# Can't ping Server!



## ant081590 (Sep 17, 2011)

All,

I'm puzzled at an issue with some of my domain controllers. I have 4 total in the company, however I have two locations that each have 2. So to make it simple I'm set up like this - 

Location A:
ADC1
ADC2

~ VPN between the two locations to allow users to access to data/programs between the two ~

Location B:
BDC1
BDC2

Now it in the past 2 or 3 days, randomly, one or both DC at the locations &#8220;disappear&#8221; off the network. This is what I mean by disappear:

I can't ping the DC from any client workstations via it's DNS name or IP
I can log into the DC fine. 
I can ping client workstations from the DC via DNS name or IP
I can ping the DC from the DC via DNS name or IP
I cannot access the internet from the DC 
I cannot access the gateway firewall through the DC (via browser interface)
I can ping the gateway firewall however it intermediately drops. 

A simple restart of the server fixes the problem, but only temporary. All my clients are winning Windows XP Pro and the DC servers are Windows Server 2003. I cannot seem to anything consistent that would make the DC's disappear but the symptoms when they are &#8220;disappeared&#8221; are always the same. At times it's just one of the four, two of the four, etc. I can't seem to find the trigger that causes it. I've done Windows Updates on one server (Location ADC1), leaving the rest alone for now, but that did not solve the issue.

Any help?


----------



## Rockn (Jul 29, 2001)

What sort of connection is between the two locations and are there firewalls between the VPNs? I would check event logs for AD and DNS. Not all services travel across a VPN unless you make accommodations for them.


----------



## procoit (Sep 19, 2011)

Sounds like some sort of routing or firewall issue to me.


----------



## ant081590 (Sep 17, 2011)

It's kind of tricky to explain, but our firewall is also our VPN. It has many roles. So yes, there is a firewall at each end and between the two f/w is how the VPN connects.

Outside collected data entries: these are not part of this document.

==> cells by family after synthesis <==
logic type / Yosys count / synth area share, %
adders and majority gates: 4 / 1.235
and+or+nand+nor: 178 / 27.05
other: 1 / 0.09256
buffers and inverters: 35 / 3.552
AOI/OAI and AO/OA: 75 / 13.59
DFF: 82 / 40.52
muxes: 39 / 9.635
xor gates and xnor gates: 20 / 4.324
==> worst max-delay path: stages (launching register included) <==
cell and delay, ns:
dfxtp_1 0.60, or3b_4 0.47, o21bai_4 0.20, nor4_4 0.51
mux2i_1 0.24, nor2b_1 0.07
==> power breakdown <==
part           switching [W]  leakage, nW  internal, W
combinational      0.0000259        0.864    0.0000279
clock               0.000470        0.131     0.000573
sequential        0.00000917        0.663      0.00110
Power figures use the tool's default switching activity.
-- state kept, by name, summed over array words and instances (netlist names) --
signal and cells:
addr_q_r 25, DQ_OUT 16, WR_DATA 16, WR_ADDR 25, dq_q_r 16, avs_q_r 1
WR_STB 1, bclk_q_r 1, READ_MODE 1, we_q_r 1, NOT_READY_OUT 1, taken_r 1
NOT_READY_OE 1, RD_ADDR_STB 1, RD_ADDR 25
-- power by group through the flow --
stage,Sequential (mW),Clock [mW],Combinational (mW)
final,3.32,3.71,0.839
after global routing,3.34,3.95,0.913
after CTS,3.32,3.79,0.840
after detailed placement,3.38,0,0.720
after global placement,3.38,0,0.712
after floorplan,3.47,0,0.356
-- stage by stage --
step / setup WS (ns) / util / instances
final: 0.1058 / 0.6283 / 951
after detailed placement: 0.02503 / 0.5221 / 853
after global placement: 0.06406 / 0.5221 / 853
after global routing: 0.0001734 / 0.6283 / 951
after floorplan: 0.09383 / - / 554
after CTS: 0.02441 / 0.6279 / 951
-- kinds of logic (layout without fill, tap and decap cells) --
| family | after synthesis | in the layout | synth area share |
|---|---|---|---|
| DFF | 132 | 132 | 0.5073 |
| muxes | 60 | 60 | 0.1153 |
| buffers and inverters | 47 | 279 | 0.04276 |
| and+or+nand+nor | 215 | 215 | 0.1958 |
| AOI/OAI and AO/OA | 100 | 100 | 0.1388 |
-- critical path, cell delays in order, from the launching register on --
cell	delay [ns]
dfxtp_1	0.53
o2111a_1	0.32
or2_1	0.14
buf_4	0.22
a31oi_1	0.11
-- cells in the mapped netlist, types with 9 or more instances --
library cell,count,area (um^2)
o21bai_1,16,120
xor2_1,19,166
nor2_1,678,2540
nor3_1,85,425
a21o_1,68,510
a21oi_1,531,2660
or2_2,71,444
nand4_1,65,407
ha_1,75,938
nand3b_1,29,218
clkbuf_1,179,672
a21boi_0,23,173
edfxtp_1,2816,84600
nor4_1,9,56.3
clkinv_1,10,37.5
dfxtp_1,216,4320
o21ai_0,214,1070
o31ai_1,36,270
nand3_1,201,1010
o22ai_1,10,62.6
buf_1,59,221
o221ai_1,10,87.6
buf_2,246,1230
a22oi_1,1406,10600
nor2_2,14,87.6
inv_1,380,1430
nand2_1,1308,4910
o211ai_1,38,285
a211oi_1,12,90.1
`config.mk`:
```
export PLATFORM = sky130hd
export DESIGN_NAME = reference_pulse_decoder
export DESIGN_NICKNAME = d
export VERILOG_FILES = /design/src/verilog/input_line_filter.sv /design/src/verilog/reference_pulse_decoder.sv
export SDC_FILE = /design/constraint.sdc
export NUM_CORES = 1
export LEC_CHECK = 0
export BUFFER_PORTS_ARGS = -buffer_cell sky130_fd_sc_hd__buf_2
export CAP_MARGIN = 5
export CORE_MARGIN = 5
export CORE_UTILIZATION = 38
export CTS_CLUSTER_DIAMETER = 80
export CTS_CLUSTER_SIZE = 28
export DETAILED_ROUTE_END_ITERATION = 10
export PLACE_DENSITY = 0.65
export SETUP_SLACK_MARGIN = 0.5
export SLEW_MARGIN = 10
export SYNTH_ARGS = -nofsm -noshare
export SYNTH_HDL_FRONTEND = slang
export SYNTH_SLANG_ARGS = --single-unit
```
`constraint.sdc`:
```
create_clock -name core_clk -period 3.1 [get_ports core_clk]
set_input_delay 0.93 -clock core_clk [delete_from_list [all_inputs] [get_ports core_clk]]
set_output_delay 0.93 -clock core_clk [all_outputs]
set_load 0.02 [all_outputs]
```
`src/verilog/input_line_filter.sv`:
```
// Package of decoder constants and the per-line input filter module
`timescale 1ns/10ps
`default_nettype none

package pulse_decoder_pkg;
  // Clock rate of core_clk
  localparam int CLK_MHZ = 100;
  // Pulse-form field encodings
  localparam logic [3:0] FORM_SIGN_POS = 4'h0;
  localparam logic [3:0] FORM_FWDREV_POS = 4'h1;
  localparam logic [3:0] FORM_QUAD_X1 = 4'h2;
  localparam logic [3:0] FORM_QUAD_X2 = 4'h3;
  localparam logic [3:0] FORM_QUAD_X4 = 4'h4;
  localparam logic [3:0] FORM_SIGN_NEG = 4'h5;
  localparam logic [3:0] FORM_FWDREV_NEG = 4'h6;
  // Filter-select field encodings
  localparam logic [3:0] FILT_LINE_DRIVER = 4'h0;
  localparam logic [3:0] FILT_OPEN_COLLECTOR = 4'h1;
  localparam logic [3:0] FILT_LINE_DRIVER_FAST = 4'h2;
  // Least stable time a level must hold before it is accepted, in ns
  localparam int FILT_LD_NS = 80;
  localparam int FILT_OC_NS = 400;
  localparam int FILT_FAST_NS = 20;
  // Same times as clock counts, rounded up
  localparam int FILT_LD_CYC = (FILT_LD_NS * CLK_MHZ + 999) / 1000;
  localparam int FILT_OC_CYC = (FILT_OC_NS * CLK_MHZ + 999) / 1000;
  localparam int FILT_FAST_CYC = (FILT_FAST_NS * CLK_MHZ + 999) / 1000;
  // Wait after servo-on before pulses are taken, in ms
  localparam int HOLDOFF_MS = 40;
  localparam int HOLDOFF_CYC = HOLDOFF_MS * CLK_MHZ * 1000;
  // Filter counter width
  localparam int FILT_CNT_W = 8;
  // Step increment codes, two's complement
  localparam logic [1:0] DELTA_NONE = 2'h0;
  localparam logic [1:0] DELTA_FWD = 2'h1;
  localparam logic [1:0] DELTA_REV = 2'h3;
endpackage : pulse_decoder_pkg

module input_line_filter (
  input wire logic core_clk,
  input wire logic rst,
  input wire logic raw_line,
  input wire logic [pulse_decoder_pkg::FILT_CNT_W-1:0] stable_cycles,
  output logic level
);
  logic sync_first;
  logic sync_second;
  logic [pulse_decoder_pkg::FILT_CNT_W-1:0] stable_cnt;
  logic [pulse_decoder_pkg::FILT_CNT_W-1:0] next_stable_cnt;
  logic next_level;

  ////////////////////////////////////////////////////////////////////////////
  // Two-stage synchroniser; the first stage feeds only the second
  always_ff @(posedge core_clk) begin
    if (rst) begin
      sync_first <= 1'b0;
      sync_second <= 1'b0;
    end else begin
      sync_first <= raw_line;
      sync_second <= sync_first;
    end
  end

  ////////////////////////////////////////////////////////////////////////////
  // Accept a new level only after it has held for stable_cycles clocks,
  // so edge noise shorter than the window never reaches the decoder
  always_comb begin
    next_level = level;
    next_stable_cnt = '0;
    if (sync_second != level) begin
      if (stable_cnt + 1'b1 >= stable_cycles) begin
        next_level = sync_second;
      end else begin
        next_stable_cnt = stable_cnt + 1'b1;
      end
    end
  end

  always_ff @(posedge core_clk) begin
    if (rst) begin
      level <= 1'b0;
      stable_cnt <= '0;
    end else begin
      level <= next_level;
      stable_cnt <= next_stable_cnt;
    end
  end
endmodule // input_line_filter

`default_nettype wire

```
`src/verilog/reference_pulse_decoder.sv`:
```
// Position-reference pulse-train decoder producing signed step increments
`timescale 1ns/10ps
`default_nettype none

module reference_pulse_decoder #(
  parameter int HOLDOFF_CYCLES = pulse_decoder_pkg::HOLDOFF_CYC
) (
  input wire logic core_clk,
  input wire logic rst,
  input wire logic step_pulse_line,
  input wire logic direction_line,
  input wire logic [3:0] pulse_form_field,
  input wire logic [3:0] filter_select_field,
  input wire logic servo_on,
  output logic step_valid,
  output logic signed [1:0] step_delta,
  output logic pulses_accepted,
  output logic config_error
);
  typedef enum logic [1:0] {
    SERVO_OFF,
    HOLDOFF,
    RUNNING
  } run_state_t;

  logic [3:0] form;
  logic [3:0] filt_sel;
  logic [3:0] next_form;
  logic [3:0] next_filt_sel;
  logic next_pulses_accepted;
  logic [pulse_decoder_pkg::FILT_CNT_W-1:0] filt_cycles;
  logic line_a;
  logic line_b;
  logic a_log;
  logic b_log;
  logic a_prev;
  logic b_prev;
  logic next_a_prev;
  logic next_b_prev;
  logic take_step;
  logic take_fwd;
  logic next_step_valid;
  logic [1:0] next_step_delta;
  logic next_config_error;
  logic bad_form;
  logic bad_filt;
  logic invert;
  run_state_t run_state;
  run_state_t next_run_state;
  logic [31:0] wait_cnt;
  logic [31:0] next_wait_cnt;

  ////////////////////////////////////////////////////////////////////////////
  // Configuration capture
  // Capture at restart
  // Fields are sampled while rst is held, so a change made during operation
  // has no effect until the next restart; no mid-stream form switch glitches
  always_comb begin
    next_form = form;
    next_filt_sel = filt_sel;
    if (rst) begin
      next_form = pulse_form_field;
      next_filt_sel = filter_select_field;
    end
  end

  always_ff @(posedge core_clk) begin
    form <= next_form;
    filt_sel <= next_filt_sel;
  end

  // Unknown codes fall back to the default form and filter
  always_comb begin
    bad_form = (form > pulse_decoder_pkg::FORM_FWDREV_NEG);
    bad_filt = (filt_sel > pulse_decoder_pkg::FILT_LINE_DRIVER_FAST);
    next_config_error = bad_form | bad_filt;
  end

  ////////////////////////////////////////////////////////////////////////////
  // Input filters
  // Line-driver or open-collector window
  // Fast window passes 4 Mpps pulses
  // The window is shorter than the narrowest legal pulse half at each rate
  always_comb begin
    case (filt_sel)
      pulse_decoder_pkg::FILT_OPEN_COLLECTOR:
        filt_cycles = pulse_decoder_pkg::FILT_CNT_W'(pulse_decoder_pkg::FILT_OC_CYC);
      pulse_decoder_pkg::FILT_LINE_DRIVER_FAST:
        filt_cycles = pulse_decoder_pkg::FILT_CNT_W'(pulse_decoder_pkg::FILT_FAST_CYC);
      default:
        filt_cycles = pulse_decoder_pkg::FILT_CNT_W'(pulse_decoder_pkg::FILT_LD_CYC);
    endcase
  end

  input_line_filter filt_a (
    .core_clk(core_clk),
    .rst(rst),
    .raw_line(step_pulse_line),
    .stable_cycles(filt_cycles),
    .level(line_a)
  );

  input_line_filter filt_b (
    .core_clk(core_clk),
    .rst(rst),
    .raw_line(direction_line),
    .stable_cycles(filt_cycles),
    .level(line_b)
  );

  ////////////////////////////////////////////////////////////////////////////
  // Logic polarity
  // Negative logic inverts both lines
  always_comb begin
    invert = (form == pulse_decoder_pkg::FORM_SIGN_NEG) ||
             (form == pulse_decoder_pkg::FORM_FWDREV_NEG);
    a_log = line_a ^ invert;
    b_log = line_b ^ invert;
    next_a_prev = a_log;
    next_b_prev = b_log;
  end

  ////////////////////////////////////////////////////////////////////////////
  // Servo-on hold-off
  // Drop early pulses
  // Pulses inside the hold-off are discarded; this also swallows any
  // spurious edge as the filters settle after reset
  always_comb begin
    next_run_state = run_state;
    next_wait_cnt = wait_cnt;
    case (run_state)
      SERVO_OFF: begin
        next_wait_cnt = '0;
        if (servo_on) begin
          next_run_state = HOLDOFF;
        end
      end
      HOLDOFF: begin
        if (!servo_on) begin
          next_run_state = SERVO_OFF;
        end else if (wait_cnt + 32'h1 >= 32'(HOLDOFF_CYCLES)) begin
          next_run_state = RUNNING;
        end else begin
          next_wait_cnt = wait_cnt + 32'h1;
        end
      end
      RUNNING: begin
        if (!servo_on) begin
          next_run_state = SERVO_OFF;
        end
      end
      default: begin
        next_run_state = SERVO_OFF;
      end
    endcase
  end

  always_ff @(posedge core_clk) begin
    if (rst) begin
      run_state <= SERVO_OFF;
      wait_cnt <= 32'h0;
    end else begin
      run_state <= next_run_state;
      wait_cnt <= next_wait_cnt;
    end
  end

  ////////////////////////////////////////////////////////////////////////////
  // Step decode, from the previous and present logical line levels
  // Form selection
  always_comb begin
    take_step = 1'b0;
    take_fwd = 1'b0;
    case (form)
      pulse_decoder_pkg::FORM_SIGN_POS,
      pulse_decoder_pkg::FORM_SIGN_NEG: begin
        take_step = a_log & ~a_prev;
        take_fwd = b_log;
      end
      pulse_decoder_pkg::FORM_FWDREV_POS,
      pulse_decoder_pkg::FORM_FWDREV_NEG: begin
        // Simultaneous edges on both trains cancel and give no step
        take_step = (b_log & ~b_prev) ^ (a_log & ~a_prev);
        take_fwd = b_log & ~b_prev;
      end
      pulse_decoder_pkg::FORM_QUAD_X1: begin
        take_step = a_log & ~a_prev;
        take_fwd = b_log;
      end
      // Quadrature x2 on both A edges
      pulse_decoder_pkg::FORM_QUAD_X2: begin
        take_step = a_log ^ a_prev;
        take_fwd = ~(a_log ^ b_log);
      end
      pulse_decoder_pkg::FORM_QUAD_X4: begin
        // A jump of both phases at once is illegal and is ignored
        take_step = (a_log ^ a_prev) ^ (b_log ^ b_prev);
        take_fwd = b_log ^ a_prev;
      end
      default: begin
        take_step = a_log & ~a_prev;
        take_fwd = b_log;
      end
    endcase
  end

  ////////////////////////////////////////////////////////////////////////////
  // Increment output
  // Signed plus or minus one
  always_comb begin
    next_step_valid = 1'b0;
    next_step_delta = pulse_decoder_pkg::DELTA_NONE;
    next_pulses_accepted = (next_run_state == RUNNING);
    if (take_step && run_state == RUNNING) begin
      next_step_valid = 1'b1;
      next_step_delta = take_fwd ? pulse_decoder_pkg::DELTA_FWD :
                                   pulse_decoder_pkg::DELTA_REV;
    end
  end

  always_ff @(posedge core_clk) begin
    if (rst) begin
      a_prev <= 1'b0;
      b_prev <= 1'b0;
      step_valid <= 1'b0;
      step_delta <= pulse_decoder_pkg::DELTA_NONE;
      pulses_accepted <= 1'b0;
      config_error <= 1'b0;
    end else begin
      a_prev <= next_a_prev;
      b_prev <= next_b_prev;
      step_valid <= next_step_valid;
      step_delta <= next_step_delta;
      pulses_accepted <= next_pulses_accepted;
      config_error <= next_config_error;
    end
  end
endmodule // reference_pulse_decoder

`default_nettype wire

```
==> out/results.txt, run 1 <==
drt drc -> 0
final wirelength -> 9.396 mm
Longest Clk Path Bufs -> 2
Hold Startpoint -> filt_a.sync_first
Clk pin slew, worst setup/hold paths -> 0.10 ns
Die ar. -> 0.01235 mm^2
Final WS setup -> 0.3536 ns
status -> completed
CP max FO -> 6
Avg Inst Size Synth -> 8.469 um^2
Pwr Total -> 1.813 mW
routed vias/inst -> 5.414
post-synth cell types -> 66
slowest cell on the critical path -> a2111oi_4
commonest register cell after synthesis -> dfxtp_1
final core utilization -> 48.80%
number of synthesized flops with an enable pin -> 8
Ys Warns -> 0
MaxCap Viol Count -> 0
Reg2Reg Launch Point -> wait_cnt[0]
Wirelength per Cell -> 14.15 um
Initial Util -> 38.34%
vias in the first global route -> 3250
Hold/Removal Path Class -> reg2reg
Sink Count -> 71
first-pass GRT wire length -> 14.90 mm
period utilisation layout -> 88.59%
post-route ant nets -> 0
RSZ-0062 raised after global routing -> yes
delay-heaviest family, CP -> compound AO/OA/AOI/OAI gates
min cycle time layout -> 2.746 ns
vias post-DR -> 3595
Slew Limit Fails -> 0
Leakage -> 1.836 nW
worst path cell trace -> ha_4, nand3_4, or2_4, o21ai_2, o22ai_2, a2111oi_4, a221oi_4, buf_6, o41ai_4, buf_2, o21ai_0
Antenna Diode Count -> 0
DRT iter0 DRCs -> 259
top cells by count, synth -> dfxtp_1, nor2_1, inv_1
Clk Latency, worst-skew pair -> 0.36 ns
nets@finish -> 547
Mapped Cells -> 459
Cell Area, Synth -> 0.003887 mm^2
peak supply drop -> 0.0002598 V
worst setup path class -> reg2reg
Hold Buf Count CTS -> 0
First-pass DRT Iterations -> 5
Area growth syn-to-layout -> 27.26%
core area -> 0.01014 mm^2
Die Ht -> 111.1 um
Congestion Overflow GR -> 0
critical path launch point -> wait_cnt[0]
global-route usage over all layers -> 14.32%
initial antenna violation count -> 0
Setup TNS Final -> 0 ns
Seq cells post-synth -> 71
pre-CTS WS -> 0.1556 ns
CP max stage delay -> 0.42 ns
Root Driver -> clkbuf_8
kind of end point of the critical path -> flip-flop
Power Dens Cells -> 366.5 mW/mm^2
die width -> 111.1 um
Top Ports -> 18
Hold Fails Final Rpt -> 0
critical path data required time -> 3.34 ns
layout cells sized above 1 -> 28.41%
Inserted Clock Buffers -> 9
area fraction of the dominant cell type after synthesis -> 32.44%
Slew Limit Headroom -> 65.66%
Tightest Pin Transition -> 0.5152 ns
Hold WS -> 0.4539 ns
top area cells in the synthesized netlist -> dfxtp_1, edfxtp_1, nor2_1
# rows -> 37
Worst Skew -> 0.01345 ns
ys async rst share -> 0%
H-Tree Depth -> 3
GPL Wtd Cong -> 0.8293
CP Launch Type -> flip-flop
CTS tree -> yes
sequential share of the synthesized area -> 38.62%
Setup Viol. Count Final -> 0
Buf/Inv on CP -> 2
Synth area leader -> dfxtp_1
dpl hpwl -> 5.949 mm
FMAX -> 364.1 MHz
largest net degree at the start of global routing -> 27
leading cell type by number of instances after synthesis -> dfxtp_1
CP Data Arrival Time -> 2.98 ns
Port Buffer Count -> 17
==> cell families (layout without fill, tap and decap cells) <==
logic type | count (synthesis) | after routing | share of synthesized area (%)
xor+xnor | 23 | 23 | 5.182
fa+ha+maj | 11 | 11 | 3.540
mux | 4 | 4 | 1.030
buf+inv | 52 | 117 | 5.793
other cells | 1 | 4 | 0.09646
simple gates | 202 | 202 | 28.55
compound gates | 95 | 96 | 17.19
flops | 71 | 71 | 38.62
==> sequential cells by signal (all words and copies together) (netlist names), 2 cells and up <==
name and count:
filt_b.stable_cnt 8, run_state 2, form 4, wait_cnt 32, filt_sel 4, step_delta 2
filt_a.stable_cnt 8
==> placed cells by master, fill, tap and decap left out, types with 9 or more instances in the layout <==
cell type,netlist,final
o21ai_1,10,11
clkbuf_8,0,9
buf_4,3,42
inv_1,32,32
ha_1,11,10
a31oi_1,10,10
nand3_1,26,25
o211ai_1,14,14
dfxtp_1,63,46
o21ai_0,20,15
xnor2_1,14,13
nor3_1,19,16
nand2_1,28,28
dfxtp_2,0,13
nor2_1,58,56
buf_2,8,18
nor2b_1,12,12
a21oi_1,12,10
==> layout make-up <==
class	instances	area, um^2
Timing Repair Buffer	68	504.2
Multi-Input combinational cell	340	2426
Tap cell	136	170.2
Fill cell	915	5191
Clock inverter	7	66.31
Sequential cell	71	1533
Inverter	33	123.9
Clock buffer	9	123.9
==> path summary, 6_finish.rpt <==
check | cells after the start | end | slack [ns]
worst min register to register | 1 | filt_a.sync_second | 0.45
worst max-delay path | 11 | wait_cnt[5] | 0.35
worst min-delay path | 1 | filt_a.sync_second | 0.45
worst max register to register | 11 | wait_cnt[5] | 0.35
==> metal layers <==
| metal | routed length [um] | GRT usage [%] | vias up |
|---|---|---|---|
| li1 | - | - | 1780 |
| met1 | 4301 | 17.96 | 1705 |
| met2 | 4528 | 23.38 | 101 |
| met3 | 451 | 4.531 | 9 |
| met4 | 115 | 4.704 | 0 |
| met5 | 0 | 0 | - |
==> power by group <==
group	total, mW	internal (mW)	switching, mW
registers	0.961	0.944	0.0171
clock network	0.735	0.316	0.419
logic	0.116	0.0567	0.0596
==> metrics by stage <==
stage / instances / area (um^2)
detailed placement: 610 / 4205
CTS: 641 / 4599
finish: 664 / 4947
global placement: 610 / 4205
global route: 664 / 4947
floorplan: 462 / 3929
==> timing repair <==
item	4_1_cts	5_1_grt
gates cloned	0	2
setup endpoints to repair	42	47
setup buffers	15	21
pin swaps	8	16
resized for setup	31	45
Power figures use the tool's default switching activity.
==> run 2, diff against run 1 <==
--- a/config.mk
+++ b/config.mk
@@ -7,6 +7,7 @@
 export LEC_CHECK = 0
 export BUFFER_PORTS_ARGS = -buffer_cell sky130_fd_sc_hd__buf_2
 export CAP_MARGIN = 5
+export CORE_ASPECT_RATIO = 0.5
 export CORE_MARGIN = 5
 export CORE_UTILIZATION = 38
 export CTS_CLUSTER_DIAMETER = 80
==> out/results.txt, run 2 (synthesized netlist as in run 1, its figures left out) <==
Hold/Removal Path Class -> reg2reg
layout cells sized above 1 -> 27.38% (-1.0 points)
critical path launch point -> wait_cnt[0]
Clk pin slew, worst setup/hold paths -> 0.06 ns (-0.04 ns)
worst setup path class -> reg2reg
post-route ant nets -> 0 (unchanged)
FF+latch area -> 0.001539 mm^2 (+0.41%)
commonest cells after routing, fill and taps aside -> nor2_1, dfxtp_1, buf_4
Slew Limit Fails -> 0 (unchanged)
nets@finish -> 534 (-2.4%)
Top Ports -> 18 (unchanged)
Worst Hold End -> filt_b.sync_second
MaxCap Viol Count -> 0 (unchanged)
die width -> 153.0 um (+38%)
Hold Fails Final Rpt -> 0 (unchanged)
Longest Clk Path Bufs -> 2 (unchanged)
CTS tree -> yes
Hold Buf Count CTS -> 0 (unchanged)
Wirelength per Cell -> 13.53 um (-4.4%)
hold path cells -> 1 (unchanged)
core area -> 0.01008 mm^2 (-0.53%)
drt drc -> 0 (unchanged)
final core utilization -> 49.09% (+0.30 points)
Setup Viol. Count Final -> 0 (unchanged)
critical path data required time -> 3.38 ns (+0.04 ns)
RSZ-0062 raised after global routing -> yes
slowest cell on the critical path -> or4_4
Antenna Diode Count -> 0 (unchanged)
Slew Limit Headroom -> 66.23% (+0.58 points)
Initial Util -> 38.55% (+0.20 points)
Sink Count -> 71 (unchanged)
Leakage -> 1.829 nW (-0.39%)
Hold Startpoint -> filt_b.sync_first
First-pass DRT Iterations -> 4 (-1)
Clk Latency, worst-skew pair -> 0.33 ns (-0.03 ns)
min cycle time layout -> 2.622 ns (-0.1243 ns)
CP Launch Type -> flip-flop
delay-heaviest family, CP -> simple AND/OR/NAND/NOR gates
Hold WS -> 0.4427 ns (-0.01121 ns)
Area growth syn-to-layout -> 27.36% (about the same)
CP Data Arrival Time -> 2.90 ns (-0.08 ns)
vias post-DR -> 3427 (-4.7%)
GPL Wtd Cong -> 0.8927 (+7.6%)
first-pass GRT wire length -> 15.15 mm (+1.7%)
worst path cell trace -> ha_4, and3_4, nand4_4, or4_4, a22oi_2, nand3b_4, or2_4, or4_1, nand3_1
R2R depth -> 9 (-2)
FMAX -> 381.4 MHz (+4.7%)
Pwr Total -> 2.104 mW (+16%)
Worst Skew -> 0.003390 ns (-0.01006 ns)
max reg flops -> 32 (unchanged)
status -> completed
H-Tree Depth -> 3 (unchanged)
fillcell total -> 943 (+3.1%)
Port Buffer Count -> 17 (unchanged)
Setup TNS Final -> 0 ns (unchanged)
routed vias/inst -> 5.232 (-3.4%)
Tightest Pin Transition -> 0.5026 ns (-0.01255 ns)
R2R Setup Slk -> 0.48 ns (+0.12 ns)
Root Driver -> clkbuf_16
DRT iter0 DRCs -> 228 (-12%)
peak supply drop -> 0.0002122 V (-18%)
CP max stage delay -> 0.53 ns (+0.11 ns)
vias in the first global route -> 3219 (-0.95%)
# rows -> 26 (-30%)
Critical R2R Capture -> wait_cnt[11]
Buf/Inv on CP -> 0 (-2)
Multi-input gate area -> 0.002400 mm^2 (-1.1%)
Crit. path cell count -> 9 (-2)
Power Dens Cells -> 425.0 mW/mm^2 (+16%)
Congestion Overflow GR -> 0 (unchanged)
kind of end point of the critical path -> flip-flop
period utilisation layout -> 84.58% (-4.0 points)
final wirelength -> 8.864 mm (-5.7%)
initial antenna violation count -> 0 (unchanged)
Die Ht -> 81.52 um (-27%)
Inserted Clock Buffers -> 9 (unchanged)
global-route usage over all layers -> 14.69% (+0.37 points)
largest net degree at the start of global routing -> 22 (-19%)
largest registers -> wait_cnt x32, filt_a.stable_cnt x8, filt_b.stable_cnt x8
Top reg by flops -> wait_cnt
Die ar. -> 0.01248 mm^2 (+0.99%)
dpl hpwl -> 5.957 mm (+0.13%)
Reg2Reg Launch Point -> wait_cnt[0]
CP max FO -> 5 (-1)
commonest non-fill, non-tap cell in the layout -> nor2_1
==> run 2: cell count changes in the layout (fill, tap and decap cells not counted), moves of 4 or more <==
cell / before / now
clkbuf_16: 0 / 9
clkbuf_8: 9 / 1
buf_4: 42 / 35
nor2_1: 56 / 49
buf_6: 7 / 1
dfxtp_2: 13 / 9
inv_6: 5 / 1
nor2_4: 0 / 4
==> run 2: worst max path at each step <==
stage | endpoint | slack [ns]
after floorplan | wait_cnt[22] | 0.50
after global routing | wait_cnt[7] | 0.40
after detailed placement | wait_cnt[4] | 0.24
final | wait_cnt[11] | 0.48
after CTS | wait_cnt[4] | 0.50
after global placement | wait_cnt[6] | 0.33
==> run 2: cell type report <==
class / count / share of cell area [%]
Multi-Input combinational cell: 339 / 48.47
Sequential cell: 71 / 31.08
Timing Repair Buffer: 56 / 8.365
Clock buffer: 11 / 4.903
Tap cell: 140 / 3.538
Inverter: 33 / 2.502
Clock inverter: 5 / 1.137
==> run 2: per-stage QoR <==
stage	std cells	instance area [um^2]	setup WS [ns]
finish	655	4951	0.4779
global route	655	4951	0.3974
CTS	640	4676	0.5043
detailed placement	610	4180	0.2420
global placement	610	4180	0.3282
floorplan	462	3929	0.4979
==> run 2: routing by layer <==
layer,track usage (%),share of wire (%),vias to the layer above
met1,18.88,47,1587
met3,4.211,5.1,16
li1,-,-,1746
met5,0,0,-
met4,5.422,1.8,0
met2,23.86,46,78
==> run 2: repair_timing <==
| action | 4_1_cts | 5_1_grt |
|---|---|---|
| gates cloned | 2 | 0 |
| setup endpoints to repair | 36 | 42 |
| setup buffers | 12 | 15 |
| resized for setup | 34 | 46 |
| pin swaps | 12 | 14 |
| hold endpoints to repair | 0 | 0 |
==> run 2: report_power, final <==
part           internal, mW  switching (mW)  total [mW]
logic                0.0572          0.0573       0.115
clock network         0.644           0.384        1.03
registers             0.943          0.0180       0.961
total                  1.64           0.459        2.10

So maybe I'll look into the VPN settings and just the overall settings event logs of our f/w. Thanks for the ideas! I'll keep you posted.


----------



## praneet_windows (Sep 22, 2011)

the same issue has occurred to me in my company, i tried a lot & finally the last solution i got is by simply restarting the firewall in my company..


----------



## ant081590 (Sep 17, 2011)

I'm going to try that (can't durning the day obviously) but is it really a firewall issue? I'm not sayin git's not, but if the local clients can't ping the local DC then what's the firewall have to do it with? Microsofts F/W is disabled on the server (and clients for that matter).

I disabled the anti-virus on the DC for now and that includes the anti-virus's firewall. Maybe it's something in the update from the anti-virus that caused it to go hay-wire?


----------



## praneet_windows (Sep 22, 2011)

1)have u checked the log files in DC.. i.e ptr record??
2)check weather the system is pinging internally..


----------